[Start of Attachment]

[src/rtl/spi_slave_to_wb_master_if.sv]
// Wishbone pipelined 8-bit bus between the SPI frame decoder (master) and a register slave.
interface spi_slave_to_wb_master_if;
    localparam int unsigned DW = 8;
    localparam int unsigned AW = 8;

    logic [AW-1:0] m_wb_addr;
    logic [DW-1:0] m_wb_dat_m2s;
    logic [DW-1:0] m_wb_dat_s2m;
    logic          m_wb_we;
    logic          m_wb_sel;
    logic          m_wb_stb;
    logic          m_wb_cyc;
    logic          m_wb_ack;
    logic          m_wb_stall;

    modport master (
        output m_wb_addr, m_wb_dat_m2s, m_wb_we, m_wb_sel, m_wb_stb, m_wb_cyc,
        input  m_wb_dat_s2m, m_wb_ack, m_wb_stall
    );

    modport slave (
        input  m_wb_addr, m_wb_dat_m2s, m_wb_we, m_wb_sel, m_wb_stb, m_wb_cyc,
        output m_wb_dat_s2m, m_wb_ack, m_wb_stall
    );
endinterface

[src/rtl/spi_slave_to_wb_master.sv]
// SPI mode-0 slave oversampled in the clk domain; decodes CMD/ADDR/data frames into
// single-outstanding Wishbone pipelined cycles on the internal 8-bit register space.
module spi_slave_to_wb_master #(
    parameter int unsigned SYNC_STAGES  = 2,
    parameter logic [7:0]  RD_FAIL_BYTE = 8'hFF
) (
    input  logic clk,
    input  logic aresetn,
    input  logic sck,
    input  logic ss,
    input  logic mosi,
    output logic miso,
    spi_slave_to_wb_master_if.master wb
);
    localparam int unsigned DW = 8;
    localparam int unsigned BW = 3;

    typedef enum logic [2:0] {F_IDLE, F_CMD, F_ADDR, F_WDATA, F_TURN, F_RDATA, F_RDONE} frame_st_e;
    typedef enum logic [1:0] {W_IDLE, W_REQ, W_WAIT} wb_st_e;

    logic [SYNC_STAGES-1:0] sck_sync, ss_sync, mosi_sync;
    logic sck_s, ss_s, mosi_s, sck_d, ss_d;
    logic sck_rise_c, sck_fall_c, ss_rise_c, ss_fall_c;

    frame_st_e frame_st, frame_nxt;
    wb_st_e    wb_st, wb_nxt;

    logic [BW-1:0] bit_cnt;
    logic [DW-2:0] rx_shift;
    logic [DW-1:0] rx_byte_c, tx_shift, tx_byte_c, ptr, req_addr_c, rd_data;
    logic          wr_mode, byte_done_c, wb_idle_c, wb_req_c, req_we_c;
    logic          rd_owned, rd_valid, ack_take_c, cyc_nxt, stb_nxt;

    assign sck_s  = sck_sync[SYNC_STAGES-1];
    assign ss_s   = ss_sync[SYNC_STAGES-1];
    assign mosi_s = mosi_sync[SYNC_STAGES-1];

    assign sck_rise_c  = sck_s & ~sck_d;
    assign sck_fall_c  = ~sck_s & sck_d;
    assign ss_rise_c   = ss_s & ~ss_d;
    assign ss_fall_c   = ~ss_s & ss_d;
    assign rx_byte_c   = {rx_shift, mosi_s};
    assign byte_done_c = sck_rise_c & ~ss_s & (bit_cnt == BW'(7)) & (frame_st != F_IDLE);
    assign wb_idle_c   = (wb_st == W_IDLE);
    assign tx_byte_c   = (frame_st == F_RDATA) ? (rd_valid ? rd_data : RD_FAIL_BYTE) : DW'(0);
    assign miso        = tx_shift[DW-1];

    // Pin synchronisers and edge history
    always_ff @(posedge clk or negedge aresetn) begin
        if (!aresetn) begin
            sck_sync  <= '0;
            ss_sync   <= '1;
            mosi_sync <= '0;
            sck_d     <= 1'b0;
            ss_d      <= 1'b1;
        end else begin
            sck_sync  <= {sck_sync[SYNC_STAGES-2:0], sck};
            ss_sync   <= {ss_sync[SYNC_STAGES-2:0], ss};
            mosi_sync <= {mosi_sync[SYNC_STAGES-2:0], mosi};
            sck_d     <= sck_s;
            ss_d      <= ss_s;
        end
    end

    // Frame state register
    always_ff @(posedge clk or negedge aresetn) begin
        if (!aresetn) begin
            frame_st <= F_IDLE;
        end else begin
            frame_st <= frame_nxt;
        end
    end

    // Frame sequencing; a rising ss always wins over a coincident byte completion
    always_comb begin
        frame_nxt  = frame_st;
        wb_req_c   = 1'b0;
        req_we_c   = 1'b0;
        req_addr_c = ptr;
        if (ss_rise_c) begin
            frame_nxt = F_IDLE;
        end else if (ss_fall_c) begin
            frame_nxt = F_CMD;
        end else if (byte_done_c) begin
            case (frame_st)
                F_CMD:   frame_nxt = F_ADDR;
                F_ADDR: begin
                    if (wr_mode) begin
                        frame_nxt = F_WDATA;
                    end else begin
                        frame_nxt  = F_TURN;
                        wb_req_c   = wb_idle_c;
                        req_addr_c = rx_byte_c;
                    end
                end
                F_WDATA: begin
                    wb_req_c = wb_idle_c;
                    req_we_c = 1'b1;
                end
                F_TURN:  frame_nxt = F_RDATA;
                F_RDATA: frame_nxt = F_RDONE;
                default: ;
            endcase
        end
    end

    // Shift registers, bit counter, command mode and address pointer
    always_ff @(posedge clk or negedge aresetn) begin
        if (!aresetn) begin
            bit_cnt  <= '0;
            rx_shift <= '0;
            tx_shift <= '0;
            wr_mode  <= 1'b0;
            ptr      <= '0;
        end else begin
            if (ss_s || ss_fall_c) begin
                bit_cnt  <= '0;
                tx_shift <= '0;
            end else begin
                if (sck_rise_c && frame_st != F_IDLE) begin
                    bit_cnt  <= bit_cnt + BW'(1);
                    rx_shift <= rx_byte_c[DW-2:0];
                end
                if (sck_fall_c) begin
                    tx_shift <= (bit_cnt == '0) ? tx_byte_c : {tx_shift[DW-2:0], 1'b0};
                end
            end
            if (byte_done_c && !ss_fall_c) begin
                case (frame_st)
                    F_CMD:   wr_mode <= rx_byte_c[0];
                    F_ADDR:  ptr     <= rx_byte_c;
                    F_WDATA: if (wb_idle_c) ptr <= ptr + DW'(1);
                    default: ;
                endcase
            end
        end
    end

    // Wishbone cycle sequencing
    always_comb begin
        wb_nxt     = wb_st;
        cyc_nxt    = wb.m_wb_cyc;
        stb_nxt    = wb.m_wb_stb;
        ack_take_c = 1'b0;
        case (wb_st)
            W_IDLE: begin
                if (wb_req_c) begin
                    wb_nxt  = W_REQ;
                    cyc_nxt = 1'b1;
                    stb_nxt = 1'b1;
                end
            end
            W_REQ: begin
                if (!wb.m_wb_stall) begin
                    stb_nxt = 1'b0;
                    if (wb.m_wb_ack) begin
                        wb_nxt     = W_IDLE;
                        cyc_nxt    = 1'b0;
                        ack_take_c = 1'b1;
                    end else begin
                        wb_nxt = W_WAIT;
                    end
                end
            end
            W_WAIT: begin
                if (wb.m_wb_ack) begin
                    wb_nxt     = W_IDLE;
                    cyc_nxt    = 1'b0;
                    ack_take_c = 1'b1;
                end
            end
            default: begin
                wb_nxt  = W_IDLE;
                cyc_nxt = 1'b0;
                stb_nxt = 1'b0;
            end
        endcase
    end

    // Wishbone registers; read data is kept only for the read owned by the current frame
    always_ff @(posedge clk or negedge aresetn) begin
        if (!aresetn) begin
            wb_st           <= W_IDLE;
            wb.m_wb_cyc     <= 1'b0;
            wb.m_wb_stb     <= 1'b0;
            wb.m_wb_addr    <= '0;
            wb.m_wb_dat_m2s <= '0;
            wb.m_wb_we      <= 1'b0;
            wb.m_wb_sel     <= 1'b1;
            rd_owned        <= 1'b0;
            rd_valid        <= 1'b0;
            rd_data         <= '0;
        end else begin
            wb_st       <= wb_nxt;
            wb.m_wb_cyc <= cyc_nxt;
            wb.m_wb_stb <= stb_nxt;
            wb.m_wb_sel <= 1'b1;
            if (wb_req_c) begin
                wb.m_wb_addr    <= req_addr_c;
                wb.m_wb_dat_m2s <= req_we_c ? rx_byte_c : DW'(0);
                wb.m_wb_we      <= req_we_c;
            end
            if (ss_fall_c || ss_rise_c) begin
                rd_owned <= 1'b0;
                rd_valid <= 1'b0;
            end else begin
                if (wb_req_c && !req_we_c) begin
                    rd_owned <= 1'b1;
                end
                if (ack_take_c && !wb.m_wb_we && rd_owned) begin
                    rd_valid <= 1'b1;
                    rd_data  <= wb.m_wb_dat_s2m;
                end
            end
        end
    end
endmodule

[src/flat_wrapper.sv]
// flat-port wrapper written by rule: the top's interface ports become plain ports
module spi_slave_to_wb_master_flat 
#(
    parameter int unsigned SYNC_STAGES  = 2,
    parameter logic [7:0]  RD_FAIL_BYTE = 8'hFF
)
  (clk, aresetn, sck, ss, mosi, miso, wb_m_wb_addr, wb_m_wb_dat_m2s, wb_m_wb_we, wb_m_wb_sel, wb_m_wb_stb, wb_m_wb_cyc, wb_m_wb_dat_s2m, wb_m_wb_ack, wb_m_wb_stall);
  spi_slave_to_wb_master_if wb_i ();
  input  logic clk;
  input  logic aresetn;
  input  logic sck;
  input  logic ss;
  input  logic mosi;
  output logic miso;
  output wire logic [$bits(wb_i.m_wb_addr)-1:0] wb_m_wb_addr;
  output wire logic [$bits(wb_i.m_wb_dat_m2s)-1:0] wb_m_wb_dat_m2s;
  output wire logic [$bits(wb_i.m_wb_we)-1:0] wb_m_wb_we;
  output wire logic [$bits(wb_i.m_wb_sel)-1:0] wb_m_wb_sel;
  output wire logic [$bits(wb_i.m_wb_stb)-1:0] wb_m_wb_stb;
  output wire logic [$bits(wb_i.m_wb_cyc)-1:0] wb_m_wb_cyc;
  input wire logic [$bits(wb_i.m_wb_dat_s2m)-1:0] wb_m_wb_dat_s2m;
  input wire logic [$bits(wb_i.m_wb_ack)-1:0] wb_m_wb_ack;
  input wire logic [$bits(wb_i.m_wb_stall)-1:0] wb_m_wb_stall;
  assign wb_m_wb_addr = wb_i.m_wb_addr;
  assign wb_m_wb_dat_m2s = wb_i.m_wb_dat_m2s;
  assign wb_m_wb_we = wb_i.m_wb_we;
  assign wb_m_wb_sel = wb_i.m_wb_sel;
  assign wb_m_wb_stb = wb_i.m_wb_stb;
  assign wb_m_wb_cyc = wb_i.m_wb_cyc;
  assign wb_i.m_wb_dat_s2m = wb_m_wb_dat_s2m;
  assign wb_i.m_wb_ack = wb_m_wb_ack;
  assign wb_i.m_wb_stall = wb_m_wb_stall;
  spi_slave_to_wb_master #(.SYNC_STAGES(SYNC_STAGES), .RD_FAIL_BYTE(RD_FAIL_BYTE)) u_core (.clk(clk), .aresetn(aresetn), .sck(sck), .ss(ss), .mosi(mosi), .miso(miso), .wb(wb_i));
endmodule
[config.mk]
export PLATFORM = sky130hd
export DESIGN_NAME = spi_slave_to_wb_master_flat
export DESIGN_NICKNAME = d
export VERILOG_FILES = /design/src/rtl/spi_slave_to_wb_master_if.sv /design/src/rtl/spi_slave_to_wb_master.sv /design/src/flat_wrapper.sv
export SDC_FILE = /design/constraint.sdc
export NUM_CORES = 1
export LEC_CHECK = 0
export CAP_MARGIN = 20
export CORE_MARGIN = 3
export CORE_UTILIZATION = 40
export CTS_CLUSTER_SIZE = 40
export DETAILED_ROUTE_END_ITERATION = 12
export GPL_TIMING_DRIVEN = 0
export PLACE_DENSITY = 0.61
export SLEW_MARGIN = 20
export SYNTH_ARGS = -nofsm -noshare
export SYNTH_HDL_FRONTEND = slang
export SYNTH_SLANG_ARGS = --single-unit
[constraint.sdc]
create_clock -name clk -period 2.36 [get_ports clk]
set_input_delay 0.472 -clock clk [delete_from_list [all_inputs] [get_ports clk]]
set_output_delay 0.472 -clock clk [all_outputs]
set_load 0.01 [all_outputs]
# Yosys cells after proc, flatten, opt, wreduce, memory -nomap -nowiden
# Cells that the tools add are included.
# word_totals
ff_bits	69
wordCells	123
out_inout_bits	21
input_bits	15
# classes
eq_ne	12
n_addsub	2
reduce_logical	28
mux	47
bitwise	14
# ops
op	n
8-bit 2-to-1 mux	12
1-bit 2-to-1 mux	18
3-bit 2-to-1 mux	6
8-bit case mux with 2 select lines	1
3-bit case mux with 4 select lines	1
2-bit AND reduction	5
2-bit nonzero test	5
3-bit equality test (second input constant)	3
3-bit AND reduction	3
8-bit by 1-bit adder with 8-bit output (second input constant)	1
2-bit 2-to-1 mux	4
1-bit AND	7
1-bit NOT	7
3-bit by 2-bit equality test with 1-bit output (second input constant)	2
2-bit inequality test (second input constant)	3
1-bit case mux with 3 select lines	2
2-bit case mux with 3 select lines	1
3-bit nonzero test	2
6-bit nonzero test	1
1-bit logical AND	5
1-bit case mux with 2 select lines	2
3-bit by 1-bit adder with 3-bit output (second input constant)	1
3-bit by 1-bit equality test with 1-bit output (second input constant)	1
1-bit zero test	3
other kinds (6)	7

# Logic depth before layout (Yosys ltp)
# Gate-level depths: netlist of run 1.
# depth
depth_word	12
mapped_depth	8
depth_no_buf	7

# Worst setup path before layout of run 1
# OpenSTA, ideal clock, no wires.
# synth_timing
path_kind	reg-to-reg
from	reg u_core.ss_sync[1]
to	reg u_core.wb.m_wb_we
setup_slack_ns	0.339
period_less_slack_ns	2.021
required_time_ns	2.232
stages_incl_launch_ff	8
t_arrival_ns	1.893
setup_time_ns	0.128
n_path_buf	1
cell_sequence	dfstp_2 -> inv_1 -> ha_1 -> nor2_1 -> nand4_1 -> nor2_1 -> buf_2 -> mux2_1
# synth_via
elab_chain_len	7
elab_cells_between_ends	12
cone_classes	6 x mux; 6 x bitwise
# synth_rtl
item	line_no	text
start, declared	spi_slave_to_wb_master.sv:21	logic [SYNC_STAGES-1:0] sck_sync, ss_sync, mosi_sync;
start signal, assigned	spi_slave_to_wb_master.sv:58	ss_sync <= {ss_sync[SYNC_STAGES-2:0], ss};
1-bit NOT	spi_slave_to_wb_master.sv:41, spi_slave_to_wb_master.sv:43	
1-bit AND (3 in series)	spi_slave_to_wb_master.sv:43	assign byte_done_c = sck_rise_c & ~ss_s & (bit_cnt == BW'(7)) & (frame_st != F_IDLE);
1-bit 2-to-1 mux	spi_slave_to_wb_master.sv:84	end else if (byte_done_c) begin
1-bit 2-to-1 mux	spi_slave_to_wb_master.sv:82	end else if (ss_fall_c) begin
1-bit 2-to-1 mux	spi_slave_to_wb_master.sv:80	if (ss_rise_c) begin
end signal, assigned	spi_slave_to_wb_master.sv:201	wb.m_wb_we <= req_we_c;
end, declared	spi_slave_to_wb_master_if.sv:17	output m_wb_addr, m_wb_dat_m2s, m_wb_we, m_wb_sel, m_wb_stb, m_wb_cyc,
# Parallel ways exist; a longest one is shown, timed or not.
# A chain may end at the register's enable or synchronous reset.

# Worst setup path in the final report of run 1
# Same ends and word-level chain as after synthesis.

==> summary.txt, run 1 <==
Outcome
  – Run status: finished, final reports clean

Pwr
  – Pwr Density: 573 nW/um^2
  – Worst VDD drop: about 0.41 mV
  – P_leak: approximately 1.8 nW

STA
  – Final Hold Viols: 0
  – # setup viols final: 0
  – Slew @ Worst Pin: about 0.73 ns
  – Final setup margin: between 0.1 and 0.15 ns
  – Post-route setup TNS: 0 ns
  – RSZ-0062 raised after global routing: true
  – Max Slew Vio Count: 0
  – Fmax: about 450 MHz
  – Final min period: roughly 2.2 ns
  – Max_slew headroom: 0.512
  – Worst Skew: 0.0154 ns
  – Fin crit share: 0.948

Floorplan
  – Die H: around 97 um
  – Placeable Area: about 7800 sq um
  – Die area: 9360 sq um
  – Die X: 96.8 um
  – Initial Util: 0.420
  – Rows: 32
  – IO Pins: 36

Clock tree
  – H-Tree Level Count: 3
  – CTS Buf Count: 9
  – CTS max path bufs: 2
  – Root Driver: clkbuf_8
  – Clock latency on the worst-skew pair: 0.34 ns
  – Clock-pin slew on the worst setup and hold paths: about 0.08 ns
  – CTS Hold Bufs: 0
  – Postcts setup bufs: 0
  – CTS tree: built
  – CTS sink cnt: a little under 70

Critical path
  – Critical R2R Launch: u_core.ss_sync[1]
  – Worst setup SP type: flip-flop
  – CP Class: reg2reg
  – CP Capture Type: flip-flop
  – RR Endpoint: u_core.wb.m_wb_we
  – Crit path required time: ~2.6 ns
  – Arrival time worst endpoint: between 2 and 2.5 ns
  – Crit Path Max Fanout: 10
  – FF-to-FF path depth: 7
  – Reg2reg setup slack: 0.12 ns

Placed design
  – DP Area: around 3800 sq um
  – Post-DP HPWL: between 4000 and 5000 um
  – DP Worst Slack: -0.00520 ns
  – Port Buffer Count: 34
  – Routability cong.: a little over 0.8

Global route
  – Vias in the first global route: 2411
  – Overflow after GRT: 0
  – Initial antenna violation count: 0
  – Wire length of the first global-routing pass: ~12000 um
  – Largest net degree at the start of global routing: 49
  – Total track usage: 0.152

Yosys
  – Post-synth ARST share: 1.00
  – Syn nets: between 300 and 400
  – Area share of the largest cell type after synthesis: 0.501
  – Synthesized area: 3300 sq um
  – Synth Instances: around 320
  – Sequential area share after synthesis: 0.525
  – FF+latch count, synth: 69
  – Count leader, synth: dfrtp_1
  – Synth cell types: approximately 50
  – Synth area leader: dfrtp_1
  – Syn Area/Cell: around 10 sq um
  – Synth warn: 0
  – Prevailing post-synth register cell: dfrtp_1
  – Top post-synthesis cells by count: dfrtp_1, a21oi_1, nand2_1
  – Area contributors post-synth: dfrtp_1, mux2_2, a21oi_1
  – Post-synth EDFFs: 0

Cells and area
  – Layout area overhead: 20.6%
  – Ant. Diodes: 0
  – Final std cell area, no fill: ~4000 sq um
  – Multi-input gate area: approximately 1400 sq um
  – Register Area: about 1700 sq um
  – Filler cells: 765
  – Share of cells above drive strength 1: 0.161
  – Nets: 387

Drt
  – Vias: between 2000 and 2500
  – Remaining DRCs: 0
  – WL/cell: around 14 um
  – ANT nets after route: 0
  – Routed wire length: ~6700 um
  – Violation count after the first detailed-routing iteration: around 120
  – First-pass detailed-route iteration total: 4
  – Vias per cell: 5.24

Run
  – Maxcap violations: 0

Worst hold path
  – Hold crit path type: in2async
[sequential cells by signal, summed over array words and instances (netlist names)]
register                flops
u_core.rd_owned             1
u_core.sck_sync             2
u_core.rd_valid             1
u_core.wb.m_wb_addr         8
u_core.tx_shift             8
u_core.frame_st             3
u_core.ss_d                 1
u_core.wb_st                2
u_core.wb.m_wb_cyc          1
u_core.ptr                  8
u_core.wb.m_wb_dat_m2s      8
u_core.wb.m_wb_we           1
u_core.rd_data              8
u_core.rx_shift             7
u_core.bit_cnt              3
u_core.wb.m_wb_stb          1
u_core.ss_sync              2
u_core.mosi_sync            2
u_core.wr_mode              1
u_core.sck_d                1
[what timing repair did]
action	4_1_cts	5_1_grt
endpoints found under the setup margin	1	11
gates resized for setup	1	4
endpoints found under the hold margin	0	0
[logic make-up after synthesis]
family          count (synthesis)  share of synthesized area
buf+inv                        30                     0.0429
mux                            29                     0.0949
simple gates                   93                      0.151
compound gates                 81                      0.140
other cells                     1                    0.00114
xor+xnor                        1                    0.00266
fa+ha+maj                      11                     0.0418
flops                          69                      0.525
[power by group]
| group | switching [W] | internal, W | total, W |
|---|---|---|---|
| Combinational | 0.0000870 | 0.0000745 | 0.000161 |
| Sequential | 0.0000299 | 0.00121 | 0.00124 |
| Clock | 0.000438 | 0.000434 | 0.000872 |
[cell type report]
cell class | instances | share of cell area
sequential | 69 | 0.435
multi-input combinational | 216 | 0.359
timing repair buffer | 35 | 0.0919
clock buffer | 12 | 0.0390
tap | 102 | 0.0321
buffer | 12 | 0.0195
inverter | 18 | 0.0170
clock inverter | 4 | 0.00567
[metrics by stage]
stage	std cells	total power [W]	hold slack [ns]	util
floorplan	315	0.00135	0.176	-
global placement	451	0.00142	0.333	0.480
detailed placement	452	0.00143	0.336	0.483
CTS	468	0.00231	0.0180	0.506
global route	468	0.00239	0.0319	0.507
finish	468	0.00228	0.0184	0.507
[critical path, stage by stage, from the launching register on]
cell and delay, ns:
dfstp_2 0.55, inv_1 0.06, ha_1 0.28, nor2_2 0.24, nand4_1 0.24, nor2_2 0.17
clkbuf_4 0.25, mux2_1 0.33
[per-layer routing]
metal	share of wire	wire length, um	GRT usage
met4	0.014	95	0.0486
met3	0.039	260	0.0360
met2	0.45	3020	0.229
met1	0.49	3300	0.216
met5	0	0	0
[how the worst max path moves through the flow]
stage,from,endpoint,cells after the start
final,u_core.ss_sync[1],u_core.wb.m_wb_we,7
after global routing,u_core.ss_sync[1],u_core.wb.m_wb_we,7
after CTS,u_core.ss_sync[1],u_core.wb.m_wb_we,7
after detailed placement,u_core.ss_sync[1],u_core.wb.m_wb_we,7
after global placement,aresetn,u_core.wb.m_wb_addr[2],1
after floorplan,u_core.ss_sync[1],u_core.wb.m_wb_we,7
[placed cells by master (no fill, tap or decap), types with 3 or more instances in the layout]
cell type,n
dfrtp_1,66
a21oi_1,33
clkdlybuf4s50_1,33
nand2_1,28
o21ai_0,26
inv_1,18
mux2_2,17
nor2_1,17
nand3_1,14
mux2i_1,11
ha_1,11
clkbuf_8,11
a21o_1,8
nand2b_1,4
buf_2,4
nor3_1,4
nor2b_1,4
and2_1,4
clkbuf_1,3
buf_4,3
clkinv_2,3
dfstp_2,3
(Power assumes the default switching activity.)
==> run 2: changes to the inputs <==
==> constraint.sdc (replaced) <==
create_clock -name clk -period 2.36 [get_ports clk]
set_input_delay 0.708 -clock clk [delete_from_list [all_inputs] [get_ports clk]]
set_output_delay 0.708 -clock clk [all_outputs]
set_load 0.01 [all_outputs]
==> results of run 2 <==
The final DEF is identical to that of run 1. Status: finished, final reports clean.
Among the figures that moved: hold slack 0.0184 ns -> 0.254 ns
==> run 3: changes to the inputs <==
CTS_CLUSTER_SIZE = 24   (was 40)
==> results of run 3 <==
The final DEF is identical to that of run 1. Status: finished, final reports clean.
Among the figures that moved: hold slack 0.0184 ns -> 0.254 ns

[End of Attachment]

REQUIRED ACTION:
In your answer, include only the lines above starting at the line that holds "frame_nxt = F_IDLE;" and ending at the line that holds "if (wr_mode) begin", copied exactly.

SOLUTION TO THIS EXERCISE:
            frame_nxt = F_IDLE;
        end else if (ss_fall_c) begin
            frame_nxt = F_CMD;
        end else if (byte_done_c) begin
            case (frame_st)
                F_CMD:   frame_nxt = F_ADDR;
                F_ADDR: begin
                    if (wr_mode) begin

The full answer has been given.